=== EXTRACTED ENTRIES ===

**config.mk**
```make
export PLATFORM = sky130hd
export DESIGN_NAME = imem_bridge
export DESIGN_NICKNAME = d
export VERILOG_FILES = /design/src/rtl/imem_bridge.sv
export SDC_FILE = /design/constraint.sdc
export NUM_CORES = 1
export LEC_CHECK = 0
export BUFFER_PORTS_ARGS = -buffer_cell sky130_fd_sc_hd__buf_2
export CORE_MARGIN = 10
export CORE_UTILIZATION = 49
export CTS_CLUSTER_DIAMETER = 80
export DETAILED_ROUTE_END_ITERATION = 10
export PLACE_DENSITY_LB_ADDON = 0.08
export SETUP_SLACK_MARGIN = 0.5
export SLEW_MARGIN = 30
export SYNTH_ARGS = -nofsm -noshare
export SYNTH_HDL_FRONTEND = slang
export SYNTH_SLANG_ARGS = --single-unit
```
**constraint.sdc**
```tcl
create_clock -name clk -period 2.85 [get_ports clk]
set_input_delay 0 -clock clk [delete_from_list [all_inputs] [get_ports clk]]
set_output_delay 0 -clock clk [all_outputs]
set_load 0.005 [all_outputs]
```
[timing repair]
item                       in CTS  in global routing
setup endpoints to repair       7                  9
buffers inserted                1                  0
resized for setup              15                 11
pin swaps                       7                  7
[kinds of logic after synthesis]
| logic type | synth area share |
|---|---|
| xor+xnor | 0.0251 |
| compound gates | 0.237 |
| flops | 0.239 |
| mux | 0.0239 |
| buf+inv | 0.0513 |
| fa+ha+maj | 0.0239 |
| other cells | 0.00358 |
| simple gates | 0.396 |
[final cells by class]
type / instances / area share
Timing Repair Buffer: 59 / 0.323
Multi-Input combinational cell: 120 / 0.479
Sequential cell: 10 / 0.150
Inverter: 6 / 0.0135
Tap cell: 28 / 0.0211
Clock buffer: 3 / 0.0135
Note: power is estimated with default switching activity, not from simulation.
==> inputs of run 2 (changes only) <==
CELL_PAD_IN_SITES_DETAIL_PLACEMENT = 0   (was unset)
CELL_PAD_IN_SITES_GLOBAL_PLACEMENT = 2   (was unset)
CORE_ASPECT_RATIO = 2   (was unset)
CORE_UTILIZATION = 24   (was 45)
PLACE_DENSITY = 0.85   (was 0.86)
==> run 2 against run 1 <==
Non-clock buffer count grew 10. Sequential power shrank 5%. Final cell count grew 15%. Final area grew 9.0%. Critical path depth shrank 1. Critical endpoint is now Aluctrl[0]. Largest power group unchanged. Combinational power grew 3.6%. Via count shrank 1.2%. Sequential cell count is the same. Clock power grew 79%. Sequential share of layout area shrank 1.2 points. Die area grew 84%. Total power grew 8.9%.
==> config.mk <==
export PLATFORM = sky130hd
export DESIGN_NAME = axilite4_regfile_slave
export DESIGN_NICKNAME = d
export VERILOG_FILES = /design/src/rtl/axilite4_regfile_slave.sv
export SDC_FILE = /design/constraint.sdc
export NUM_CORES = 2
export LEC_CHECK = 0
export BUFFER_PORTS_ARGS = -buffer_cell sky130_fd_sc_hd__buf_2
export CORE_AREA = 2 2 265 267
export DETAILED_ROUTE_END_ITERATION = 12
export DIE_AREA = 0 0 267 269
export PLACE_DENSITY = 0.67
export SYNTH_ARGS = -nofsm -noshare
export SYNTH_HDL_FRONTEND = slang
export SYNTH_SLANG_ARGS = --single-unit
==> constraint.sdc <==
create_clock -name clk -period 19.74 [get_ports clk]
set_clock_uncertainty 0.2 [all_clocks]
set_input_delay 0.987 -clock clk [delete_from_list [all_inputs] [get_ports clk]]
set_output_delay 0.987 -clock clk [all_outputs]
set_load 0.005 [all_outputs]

===

PROBLEM STATEMENT:
The stretch of entries above that starts with the line containing "Sequential cell: 10 / 0.150" and goes on through the line containing "run 2 against" is to be transcribed exactly, and no other line is to be transcribed.

EXERCISE ANSWER:
Sequential cell: 10 / 0.150
Inverter: 6 / 0.0135
Tap cell: 28 / 0.0211
Clock buffer: 3 / 0.0135
Note: power is estimated with default switching activity, not from simulation.
==> inputs of run 2 (changes only) <==
CELL_PAD_IN_SITES_DETAIL_PLACEMENT = 0   (was unset)
CELL_PAD_IN_SITES_GLOBAL_PLACEMENT = 2   (was unset)
CORE_ASPECT_RATIO = 2   (was unset)
CORE_UTILIZATION = 24   (was 45)
PLACE_DENSITY = 0.85   (was 0.86)
==> run 2 against run 1 <==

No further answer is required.